Daesh attack on government convoy kills at least 25 in Pakistan

A bomb exploded near a convoy of the deputy chairman of Pakistan's Senate on Friday, in the province of Balochistan. The death toll could rise with dozens injured. Daesh claimed responsibility for the suicide bomb attack.

Photo by: AP
Photo by: AP

Pakistan security officials examine the site of a suicide bomb attack in Mastung district, east of the provincial capital Quetta, May 12, 2017.

A suicide bomb attack by Daesh in Pakistan’s restive southwestern Balochistan province has claimed at least 25 lives.

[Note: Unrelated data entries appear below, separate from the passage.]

### src/rtl/core/dtp_front.sv
// Front part of the base packer: accepts input words and turns them into
// queue commands, packing characters into bytes on the way.
// Depends on dtp_pkg.
module dtp_front import dtp_pkg::*; (
	input  logic       clk,
	input  logic       arst_n,
	input  logic       direction,
	input  logic       item_valid,
	input  logic [7:0] data_in,
	input  logic [2:0] base_count,
	input  logic       stream_end,
	input  logic       q_full,
	output logic       accept,
	output logic       push,
	output q_entry_t   push_entry
);

	logic [5:0] held_codes_q, held_codes_d;
	hold_cnt_t  held_cnt_q, held_cnt_d;
	logic [5:0] codes_n;
	hold_cnt_t  cnt_n;
	code_t      code;

	assign accept = item_valid && !q_full;
	assign code   = char_to_code(data_in);
	assign codes_n = {held_codes_q[3:0], code};
	assign cnt_n   = held_cnt_q + 2'd1;

	always_comb begin
		push         = 1'b0;
		push_entry   = '0;
		held_codes_d = held_codes_q;
		held_cnt_d   = held_cnt_q;
		push_entry.stream_end = stream_end;
		if (accept) begin
			if (direction == DIR_UNPACK) begin
				// Unpack leaves the held codes alone.
				push                 = 1'b1;
				push_entry.is_unpack = 1'b1;
				push_entry.data      = data_in;
				case (base_count)
					3'd0, 3'd1: push_entry.cnt_m1 = 2'd0;
					3'd2:       push_entry.cnt_m1 = 2'd1;
					3'd3:       push_entry.cnt_m1 = 2'd2;
					default:    push_entry.cnt_m1 = 2'd3;
				endcase
			end else if (held_cnt_q == HOLD_FULL) begin
				push            = 1'b1;
				push_entry.data = {held_codes_q, code};
				held_codes_d    = '0;
				held_cnt_d      = '0;
			end else if (stream_end) begin
				push            = 1'b1;
				push_entry.data = tail_byte(codes_n, cnt_n);
				held_codes_d    = '0;
				held_cnt_d      = '0;
			end else begin
				held_codes_d = codes_n;
				held_cnt_d   = cnt_n;
			end
		end
	end

	always_ff @(posedge clk or negedge arst_n) begin
		if (!arst_n) begin
			held_codes_q <= '0;
			held_cnt_q   <= '0;
		end else begin
			held_codes_q <= held_codes_d;
			held_cnt_q   <= held_cnt_d;
		end
	end

endmodule
### src/hw/rtl/elx_pkg.sv
// Shared types, constants and character-class helpers for the expression lexer.
package elx_pkg;

    // Input length limit and the width of the position counter that reaches it.
    localparam int MAX_CHARS = 65536;
    localparam int POS_W     = $clog2(MAX_CHARS) + 1;
    localparam int START_W   = 16;
    localparam int LEN_W     = 17;

    // Depth of the token queue between the front and the back.
    localparam int QDEPTH = 4;
    localparam int QPTR_W = $clog2(QDEPTH);
    localparam int QCNT_W = $clog2(QDEPTH + 1);

    // Token kinds.
    localparam logic [3:0] KIND_NUM   = 4'd0;
    localparam logic [3:0] KIND_MUL   = 4'd1;
    localparam logic [3:0] KIND_DIV   = 4'd2;
    localparam logic [3:0] KIND_ADD   = 4'd3;
    localparam logic [3:0] KIND_SUB   = 4'd4;
    localparam logic [3:0] KIND_NEG   = 4'd5;
    localparam logic [3:0] KIND_AND   = 4'd6;
    localparam logic [3:0] KIND_OR    = 4'd7;
    localparam logic [3:0] KIND_SHR   = 4'd8;
    localparam logic [3:0] KIND_SHL   = 4'd9;
    localparam logic [3:0] KIND_OPEN  = 4'd10;
    localparam logic [3:0] KIND_CLOSE = 4'd11;
    localparam logic [3:0] KIND_ERR   = 4'd12;

    // Number radix codes.
    localparam logic [1:0] RADIX_DEC = 2'd0;
    localparam logic [1:0] RADIX_HEX = 2'd1;
    localparam logic [1:0] RADIX_BIN = 2'd2;

    // Pending angle bracket codes.
    localparam logic [1:0] ANG_NONE = 2'd0;
    localparam logic [1:0] ANG_LT   = 2'd1;
    localparam logic [1:0] ANG_GT   = 2'd2;

    // Scanner modes.
    typedef enum logic [8:0] {
        MODE_IDLE  = 9'b000000001,
        MODE_ZERO  = 9'b000000010,
        MODE_DINT  = 9'b000000100,
        MODE_DFRAC = 9'b000001000,
        MODE_HPRE  = 9'b000010000,
        MODE_HEX   = 9'b000100000,
        MODE_BPRE  = 9'b001000000,
        MODE_BIN   = 9'b010000000,
        MODE_SKIP  = 9'b100000000
    } mode_t;

    // One token as it leaves the block.
    typedef struct packed {
        logic [3:0]         kind;
        logic [1:0]         radix;
        logic [START_W-1:0] start;
        logic [LEN_W-1:0]   length;
    } token_t;

    // All tokens caused by one character: one or two.
    typedef struct packed {
        logic   two;
        token_t tok0;
        token_t tok1;
    } entry_t;

    function automatic logic is_dig(input logic [7:0] c);
        return (c >= "0") && (c <= "9");
    endfunction

    function automatic logic is_dec(input logic [7:0] c);
        return is_dig(c) || (c == "_") || (c == ",");
    endfunction

    function automatic logic is_hex(input logic [7:0] c);
        return is_dec(c) || ((c >= "a") && (c <= "f")) || ((c >= "A") && (c <= "F"));
    endfunction

    function automatic logic is_bin(input logic [7:0] c);
        return (c == "0") || (c == "1") || (c == "_") || (c == ",");
    endfunction

    function automatic logic is_ws(input logic [7:0] c);
        return (c == " ") || ((c >= 8'd9) && (c <= 8'd13));
    endfunction

    // Token start offset, saturated to the field width.
    function automatic logic [START_W-1:0] sat_start(input logic [POS_W-1:0] p);
        logic [START_W-1:0] r;
        if (p > POS_W'({START_W{1'b1}})) begin
            r = {START_W{1'b1}};
        end else begin
            r = p[START_W-1:0];
        end
        return r;
    endfunction

    function automatic token_t mk_tok(input logic [3:0] kind, input logic [1:0] radix,
                                      input logic [START_W-1:0] start,
                                      input logic [LEN_W-1:0] length);
        token_t t;
        t.kind   = kind;
        t.radix  = radix;
        t.start  = start;
        t.length = length;
        return t;
    endfunction

    // Token that closes an open number; an empty prefix closes as an error.
    function automatic token_t close_tok(input mode_t mode, input logic [START_W-1:0] st,
                                         input logic [1:0] rad, input logic [POS_W-1:0] stop);
        logic             pre;
        logic [LEN_W-1:0] len;
        pre = (mode == MODE_HPRE) || (mode == MODE_BPRE);
        len = LEN_W'(stop - POS_W'(st));
        return pre ? mk_tok(KIND_ERR, RADIX_DEC, st, len) : mk_tok(KIND_NUM, rad, st, len);
    endfunction

endpackage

District health official Sher Ahmed Satakzai said the death toll had risen to 25, with 10 victims in critical condition.

The bomber appeared to target a convoy of the deputy chairman of Pakistan's Senate.  The blast occurred in the town of Mastung, 50 kilometres (30 miles) from the provincial capital, Quetta.

Daesh claimed it had carried out a deadly bomb attack on the convoy, with the group's Amaq news agency saying that a bomber wearing an explosive vest was responsible for the attack. 

Police confirmed that Senate Deputy Chairman Maulana Abdul Ghafoor Haideri was injured in the blast.

Haideri's car was badly damaged by the explosion.

"I am alive, Allah has saved my life, it was a sudden blast, broken pieces of the windscreen hit me, I am injured but safe. The driver and other people sitting next to me were badly injured," Haideri said on private TV channel SAMAA.

Haideri is a member of Jamiat e Ulema Islam, a right-wing Sunni political party that is part of Prime Minister Nawaz Sharif's coalition government.

Mastung police official Ghazanfar Ali Shah said the convoy appeared to have been hit by a suicide bomber, adding Haideri's driver was among those killed.

Pakistani volunteers and colleagues move an injured blast victim to a hospital in Quetta on May 12, 2017, following a powerful explosion in Mastung district.

The senator was on his way back to Quetta after distributing graduation certificates to students who had graduated from a madrassa, or religious acadamy.

Separatist militants in Balochistan have also waged a campaign against the central government for decades, demanding a greater share of the gas-rich province's resources.

Taliban and other militants also operate in the province, which shares borders with Afghanistan and Iran.